> YOUR INSTRUCTIONS
Among the entries below, how many lines have the word "scaled"? Answer only with the number.

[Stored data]
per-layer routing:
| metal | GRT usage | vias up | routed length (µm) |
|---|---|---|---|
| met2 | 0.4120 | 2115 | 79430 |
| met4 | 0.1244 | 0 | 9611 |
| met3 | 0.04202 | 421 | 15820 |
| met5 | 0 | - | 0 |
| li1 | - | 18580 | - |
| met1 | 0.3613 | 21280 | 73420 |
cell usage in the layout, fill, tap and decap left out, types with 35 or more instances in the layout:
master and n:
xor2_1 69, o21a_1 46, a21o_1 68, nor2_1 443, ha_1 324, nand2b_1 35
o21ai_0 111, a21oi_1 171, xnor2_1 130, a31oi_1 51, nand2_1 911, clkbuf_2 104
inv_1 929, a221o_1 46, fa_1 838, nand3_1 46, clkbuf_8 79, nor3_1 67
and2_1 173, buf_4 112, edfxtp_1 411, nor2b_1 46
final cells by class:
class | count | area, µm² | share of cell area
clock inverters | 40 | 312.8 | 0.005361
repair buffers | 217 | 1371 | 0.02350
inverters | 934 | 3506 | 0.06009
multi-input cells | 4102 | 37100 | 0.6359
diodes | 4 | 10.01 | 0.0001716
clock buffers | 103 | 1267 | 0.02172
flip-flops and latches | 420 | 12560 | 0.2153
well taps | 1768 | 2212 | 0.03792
==> src/rtl/core/differential_drive_pid_controller.sv <==
// Differential-drive PID controller. One input transaction is one control tick: the
// linear speed is ramped, six gated PID channels run on one shared multiply-accumulate
// unit, and the mixed left and right voltages are scaled to PWM by one shared
// iterative divider with QW = max(15, clog2(MAX_PWM+1)+1) quotient bits. A tick passes
// through the ramp division, the channels in turn on the multiplier, one PWM division
// per side, the presentation of the result and the return to idle. The ramp at its
// target skips the ramp division, a side that saturates outright skips its PWM
// division, and a tick with the run flag low clears the ramp and loops and reports zeros.
// The input is not ready while a tick is in work; a finished result waits in an output
// register, and a stalled output holds the next result back. Depends on dpid_pkg,
// dpid_mac, dpid_div.
module differential_drive_pid_controller import dpid_pkg::*; #(
	parameter int MAX_PWM      = DEF_MAX_PWM,
	parameter int TICK_RATE_HZ = DEF_TICK_RATE_HZ,
	parameter int CELL_SIZE_MM = DEF_CELL_SIZE_MM
) (
	input  logic         clk,
	input  logic         arst_n,
	input  logic         s_tvalid,
	output logic         s_tready,
	// mode_flags[6:0], target_speed[22:7], ideal_turn_rate[38:23],
	// wheel_speed_left[54:39], wheel_speed_right[70:55], gyro_rate[86:71],
	// side_error[102:87], front_angle_error[118:103], diag_err[134:119],
	// wall_distance[150:135], wanted_wall_distance[165:151], battery_mv[181:166]
	input  logic [183:0] s_tdata,
	output logic         m_tvalid,
	input  logic         m_tready,
	// drive_left[11:0], drive_right[23:12], ramped_speed[39:24], drive_clipped[40]
	output logic [47:0]  m_tdata,
	input  logic         psel,
	input  logic         penable,
	input  logic         pwrite,
	input  logic [5:0]   paddr,
	input  logic [63:0]  pwdata,
	output logic [63:0]  prdata,
	output logic         pready
);

	localparam int MPW = $clog2(MAX_PWM + 1);
	localparam int QW  = (MPW + 1 > 15) ? MPW + 1 : 15;
	localparam int DSW = ($clog2(TICK_RATE_HZ + 1) > 24) ? $clog2(TICK_RATE_HZ + 1) : 24;
	localparam int DVW = 25 + MPW;

	localparam logic [3:0] S_IDLE    = 4'd0;
	localparam logic [3:0] S_RAMP    = 4'd1;
	localparam logic [3:0] S_RAMP_W  = 4'd2;
	localparam logic [3:0] S_CH      = 4'd3;
	localparam logic [3:0] S_CH_ACC  = 4'd4;
	localparam logic [3:0] S_CH_END  = 4'd5;
	localparam logic [3:0] S_PWM     = 4'd6;
	localparam logic [3:0] S_PWM_DIV = 4'd7;
	localparam logic [3:0] S_PWM_W   = 4'd8;
	localparam logic [3:0] S_DONE    = 4'd9;

	// Configuration registers.
	logic [47:0] gains_q [NUM_CH];
	logic [59:0] ramp_cfg_q;

	// Sequencer and working state.
	logic [3:0]      state_q;
	logic [CH_W-1:0] ch_q;
	logic [1:0]      term_q;
	logic            side_q;
	logic            up_q;
	logic [183:0]    din_q;

	logic signed [15:0]      ramp_q;
	logic signed [ERR_W-1:0] prev_q [NUM_CH];
	logic signed [SUM_W-1:0] sum_q  [NUM_CH];
	logic signed [ACC_W-1:0] lin_q;
	logic signed [ACC_W-1:0] ang_q;
	logic signed [ACC_W:0]   v_q;
	logic [11:0]             res_l_q;
	logic [11:0]             res_r_q;
	logic                    clip_q;
	logic                    m_tvalid_q;
	logic [47:0]             m_tdata_q;

	// Fields of the latched tick.
	logic [6:0]         mode;
	logic signed [15:0] target;
	logic signed [15:0] turn;
	logic signed [15:0] whl_l;
	logic signed [15:0] whl_r;
	logic signed [15:0] gyro;
	logic signed [15:0] side_err;
	logic signed [15:0] fa_err;
	logic signed [15:0] diag_err;
	logic [15:0]        wall;
	logic [14:0]        wanted;
	logic [15:0]        batt;
	logic [15:0]        batt_eff;

	assign mode     = din_q[6:0];
	assign target   = $signed(din_q[22:7]);
	assign turn     = $signed(din_q[38:23]);
	assign whl_l    = $signed(din_q[54:39]);
	assign whl_r    = $signed(din_q[70:55]);
	assign gyro     = $signed(din_q[86:71]);
	assign side_err = $signed(din_q[102:87]);
	assign fa_err   = $signed(din_q[118:103]);
	assign diag_err = $signed(din_q[134:119]);
	assign wall     = din_q[150:135];
	assign wanted   = din_q[165:151];
	assign batt     = din_q[181:166];
	assign batt_eff = (batt == 16'd0) ? 16'd1 : batt;

	logic in_fire;
	logic cfg_wr;
	assign in_fire = s_tvalid && s_tready;
	assign cfg_wr  = psel && penable && pwrite && pready;

	// Configuration writes and reads.
	always_ff @(posedge clk or negedge arst_n) begin
		if (!arst_n) begin
			for (int i = 0; i < NUM_CH; i++) begin
				gains_q[i] <= '0;
			end
			ramp_cfg_q <= '0;
		end else if (cfg_wr) begin
			if (paddr[5:3] == REG_RAMP) begin
				ramp_cfg_q <= pwdata[59:0];
			end else if (paddr[5:3] < REG_RAMP) begin
				gains_q[paddr[5:3]] <= pwdata[47:0];
			end
		end
	end

	always_comb begin
		case (paddr[5:3])
			REG_GAINS_LINEAR:   prdata = {16'd0, gains_q[CH_LINEAR]};
			REG_GAINS_ANGULAR:  prdata = {16'd0, gains_q[CH_ANGULAR]};
			REG_GAINS_SIDE:     prdata = {16'd0, gains_q[CH_SIDE]};
			REG_GAINS_FRONT_AN: prdata = {16'd0, gains_q[CH_FRONT_AN]};
			REG_GAINS_FRONT_DI: prdata = {16'd0, gains_q[CH_FRONT_DI]};
			REG_GAINS_DIAGONAL: prdata = {16'd0, gains_q[CH_DIAGONAL]};
			REG_RAMP:           prdata = {4'd0, ramp_cfg_q};
			default:            prdata = '0;
		endcase
	end

	assign pready = 1'b1;

	// Ramp acceleration choice.
	logic [14:0] soft_acc;
	logic [14:0] hard_acc;
	logic [14:0] knee;
	logic [14:0] brake_acc;
	logic        ramp_up;
	logic        below_knee;
	logic [14:0] accel;

	assign soft_acc   = ramp_cfg_q[14:0];
	assign hard_acc   = ramp_cfg_q[29:15];
	assign knee       = ramp_cfg_q[44:30];
	assign brake_acc  = ramp_cfg_q[59:45];
	assign ramp_up    = ramp_q < target;
	assign below_knee = 17'(ramp_q) < $signed({2'b00, knee});
	assign accel      = ramp_up ? (((knee == 15'd0) || below_knee) ? hard_acc : soft_acc)
	                            : brake_acc;

	// Shared divider.
	logic           div_start;
	logic [DVW-1:0] div_dividend;
	logic [DSW-1:0] div_divisor;
	logic           div_busy;
	logic           div_done;
	logic [QW-1:0]  div_quot;

	// Magnitude of the voltage being scaled and the outright saturation test.
	logic [ACC_W:0] mag;
	logic           big;
	assign mag = v_q[ACC_W] ? (ACC_W+1)'(-v_q) : v_q;
	assign big = mag >= (ACC_W+1)'({batt_eff, 9'd0});

	always_comb begin
		if (state_q == S_RAMP) begin
			div_dividend = DVW'(accel);
			div_divisor  = DSW'(TICK_RATE_HZ);
		end else begin
			div_dividend = DVW'(mag[24:0]) * DVW'(MAX_PWM);
			div_divisor  = DSW'({batt_eff, 8'd0});
		end
	end

	assign div_start = ((state_q == S_RAMP) && (ramp_q != target)) ||
	                   ((state_q == S_PWM_DIV) && !big);

	dpid_div #(
		.DVW (DVW),
		.DSW (DSW),
		.QW  (QW)
	) u_div (
		.clk      (clk),
		.arst_n   (arst_n),
		.start    (div_start),
		.dividend (div_dividend),
		.divisor  (div_divisor),
		.busy     (div_busy),
		.done     (div_done),
		.quotient (div_quot)
	);

	// Ramp step after the division, clamped at the target.
	logic signed [17:0] ramp_step;
	logic signed [17:0] ramp_new;
	logic signed [15:0] ramp_next;
	assign ramp_step = $signed({3'b000, div_quot[14:0]});
	assign ramp_new  = up_q ? 18'(ramp_q) + ramp_step : 18'(ramp_q) - ramp_step;
	always_comb begin
		if (up_q && (ramp_new > 18'(target))) begin
			ramp_next = target;
		end else if (!up_q && (ramp_new < 18'(target))) begin
			ramp_next = target;
		end else begin
			ramp_next = ramp_new[15:0];
		end
	end

	// Error and gate of the current channel.
	logic signed [ERR_W-1:0] e_cur;
	logic                    on_cur;
	always_comb begin
		case (ch_q)
			CH_LINEAR: begin
				e_cur  = (ERR_W'(ramp_q) <<< 1) - (ERR_W'(whl_l) + ERR_W'(whl_r));
				on_cur = mode[1];
			end
			CH_ANGULAR: begin
				e_cur  = ERR_W'(turn) + ERR_W'(gyro);
				on_cur = mode[2];
			end
			CH_SIDE: begin
				e_cur  = ERR_W'(side_err);
				on_cur = mode[3];
			end
			CH_FRONT_AN: begin
				e_cur  = ERR_W'(fa_err);
				on_cur = mode[4];
			end
			CH_FRONT_DI: begin
				e_cur  = $signed(ERR_W'(wall)) - $signed(ERR_W'(wanted));
				on_cur = mode[5] && (wanted != 15'd0) && (32'(wall) < CELL_SIZE_MM);
			end
			CH_DIAGONAL: begin
				e_cur  = ERR_W'(diag_err);
				on_cur = mode[6];
			end
			default: begin
				e_cur  = '0;
				on_cur = 1'b0;
			end
		endcase
	end

	// Saturated integral and difference terms.
	logic signed [SUM_W:0]   s_wide;
	logic signed [SUM_W-1:0] s_sat;
	logic signed [ERR_W:0]   d_cur;
	assign s_wide = (SUM_W+1)'(sum_q[ch_q]) + (SUM_W+1)'(e_cur);
	assign d_cur  = (ERR_W+1)'(e_cur) - (ERR_W+1)'(prev_q[ch_q]);
	always_comb begin
		if (s_wide > SUM_MAX) begin
			s_sat = SUM_MAX[SUM_W-1:0];
		end else if (s_wide < SUM_MIN) begin
			s_sat = SUM_MIN[SUM_W-1:0];
		end else begin
			s_sat = s_wide[SUM_W-1:0];
		end
	end

	// Operand selection for the shared multiply-accumulate unit.
	logic signed [GAIN_W-1:0] op_a;
	logic signed [OPB_W-1:0]  op_b;
	logic [47:0]              g_cur;
	mac_ctrl_t                mac_ctrl;
	logic signed [ACC_W-1:0]  mac_acc;

	assign g_cur = gains_q[ch_q];
	always_comb begin
		case (term_q)
			TERM_P: begin
				op_a = $signed(g_cur[15:0]);
				op_b = OPB_W'(e_cur);
			end
			TERM_I: begin
				op_a = $signed(g_cur[31:16]);
				op_b = OPB_W'(s_sat);
			end
			TERM_D: begin
				op_a = $signed(g_cur[47:32]);
				op_b = OPB_W'(d_cur);
			end
			default: begin
				op_a = '0;
				op_b = '0;
			end
		endcase
		if (!on_cur) begin
			op_b = '0;
		end
	end

	assign mac_ctrl.mul_en = (state_q == S_CH);
	assign mac_ctrl.acc_en = ((state_q == S_CH) && (term_q != TERM_P)) ||
	                         (state_q == S_CH_ACC);
	assign mac_ctrl.clr    = (state_q == S_RAMP) || (state_q == S_RAMP_W) ||
	                         (state_q == S_CH_END);

	dpid_mac u_mac (
		.clk    (clk),
		.arst_n (arst_n),
		.ctrl   (mac_ctrl),
		.op_a   (op_a),
		.op_b   (op_b),
		.acc    (mac_acc)
	);

	// PWM magnitude, sign and saturation flag of the side being finished.
	logic              q_over;
	logic [QW-1:0]     pwm_mag;
	logic signed [QW:0] pwm_val;
	logic              pwm_clip;
	logic              pwm_wr;
	assign q_over   = div_quot > QW'(MAX_PWM);
	assign pwm_mag  = ((state_q == S_PWM_DIV) || q_over) ? QW'(MAX_PWM) : div_quot;
	assign pwm_val  = v_q[ACC_W] ? -$signed({1'b0, pwm_mag}) : $signed({1'b0, pwm_mag});
	assign pwm_clip = (state_q == S_PWM_DIV) || q_over;
	assign pwm_wr   = ((state_q == S_PWM_DIV) && big) || ((state_q == S_PWM_W) && div_done);

	logic out_free;
	assign out_free = !m_tvalid_q || m_tready;
	assign s_tready = (state_q == S_IDLE);

	// Tick latch (payload only) and the mixed voltage of the side being scaled.
	always_ff @(posedge clk) begin
		if (in_fire) begin
			din_q <= s_tdata;
		end
		if (state_q == S_PWM) begin
			v_q <= side_q ? (ACC_W+1)'(lin_q) - (ACC_W+1)'(ang_q)
			              : (ACC_W+1)'(lin_q) + (ACC_W+1)'(ang_q);
		end
	end

	// Sequencer and controller state.
	always_ff @(posedge clk or negedge arst_n) begin
		if (!arst_n) begin
			state_q <= S_IDLE;
			ch_q    <= '0;
			term_q  <= TERM_P;
			side_q  <= 1'b0;
			up_q    <= 1'b0;
			ramp_q  <= '0;
			lin_q   <= '0;
			ang_q   <= '0;
			res_l_q <= '0;
			res_r_q <= '0;
			clip_q  <= 1'b0;
			for (int i = 0; i < NUM_CH; i++) begin
				prev_q[i] <= '0;
				sum_q[i]  <= '0;
			end
		end else begin
			case (state_q)
				S_IDLE: begin
					if (in_fire) begin
						if (!s_tdata[0]) begin
							// Run flag low: clear the ramp, the loops and the results and report zeros.
							ramp_q  <= '0;
							res_l_q <= '0;
							res_r_q <= '0;
							clip_q  <= 1'b0;
							for (int i = 0; i < NUM_CH; i++) begin
								prev_q[i] <= '0;
								sum_q[i]  <= '0;
							end
							state_q <= S_DONE;
						end else begin
							state_q <= S_RAMP;
						end
					end
				end
				S_RAMP: begin
					ch_q   <= '0;
					term_q <= TERM_P;
					side_q <= 1'b0;
					lin_q  <= '0;
					ang_q  <= '0;
					clip_q <= 1'b0;
					up_q   <= ramp_up;
					state_q <= (ramp_q != target) ? S_RAMP_W : S_CH;
				end
				S_RAMP_W: begin
					if (div_done) begin
						ramp_q  <= ramp_next;
						state_q <= S_CH;
					end
				end
				S_CH: begin
					term_q <= term_q + 2'd1;
					if (term_q == TERM_D) begin
						state_q <= S_CH_ACC;
					end
				end
				S_CH_ACC: begin
					state_q <= S_CH_END;
				end
				S_CH_END: begin
					// Fold the channel into the linear or angular voltage.
					case (ch_q)
						CH_LINEAR:   lin_q <= lin_q + (mac_acc >>> 1);
						CH_ANGULAR:  ang_q <= ang_q + (mac_acc >>> 11);
						CH_FRONT_DI: lin_q <= lin_q + mac_acc;
						default:     ang_q <= ang_q + mac_acc;
					endcase
					prev_q[ch_q] <= on_cur ? e_cur : '0;
					sum_q[ch_q]  <= on_cur ? s_sat : '0;
					term_q <= TERM_P;
					if (ch_q == CH_DIAGONAL) begin
						state_q <= S_PWM;
					end else begin
						ch_q    <= ch_q + 1'b1;
						state_q <= S_CH;
					end
				end
				S_PWM: begin
					state_q <= S_PWM_DIV;
				end
				S_PWM_DIV: begin
					state_q <= big ? (side_q ? S_DONE : S_PWM) : S_PWM_W;
					if (big) begin
						side_q <= 1'b1;
					end
				end
				S_PWM_W: begin
					if (div_done) begin
						side_q  <= 1'b1;
						state_q <= side_q ? S_DONE : S_PWM;
					end
				end
				S_DONE: begin
					if (out_free) begin
						state_q <= S_IDLE;
					end
				end
				default: begin
					state_q <= S_IDLE;
				end
			endcase
			// Store one side's PWM result.
			if (pwm_wr) begin
				if (side_q) begin
					res_r_q <= pwm_val[11:0];
				end else begin
					res_l_q <= pwm_val[11:0];
				end
				clip_q <= clip_q | pwm_clip;
			end
		end
	end

	// Output register.
	always_ff @(posedge clk or negedge arst_n) begin
		if (!arst_n) begin
			m_tvalid_q <= 1'b0;
		end else if ((state_q == S_DONE) && out_free) begin
			m_tvalid_q <= 1'b1;
		end else if (m_tready) begin
			m_tvalid_q <= 1'b0;
		end
	end

	always_ff @(posedge clk) begin
		if ((state_q == S_DONE) && out_free) begin
			m_tdata_q <= {7'd0, clip_q, ramp_q, res_r_q, res_l_q};
		end
	end

	assign m_tvalid = m_tvalid_q;
	assign m_tdata  = m_tdata_q;

`ifndef NO_ASSERTIONS
	// A new tick is never taken while the divider is still iterating.
	a_idle_div: assert property (@(posedge clk) disable iff (!arst_n)
		s_tready |-> !div_busy) else $error("tick accepted with divider busy");

	// The divider only finishes while the sequencer waits for it.
	a_div_wait: assert property (@(posedge clk) disable iff (!arst_n)
		div_done |-> ((state_q == S_RAMP_W) || (state_q == S_PWM_W)))
		else $error("divider result with no waiting state");

	// Leaving the done state always presents a result.
	a_done_out: assert property (@(posedge clk) disable iff (!arst_n)
		((state_q == S_DONE) && out_free) |=> m_tvalid)
		else $error("result not presented");

	// Multiplier is only used while a channel is in work.
	a_mac_use: assert property (@(posedge clk) disable iff (!arst_n)
		mac_ctrl.mul_en |-> (ch_q <= CH_DIAGONAL))
		else $error("multiplier used outside channel range");
`endif

endmodule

> RESULT OF THIS EXERCISE
3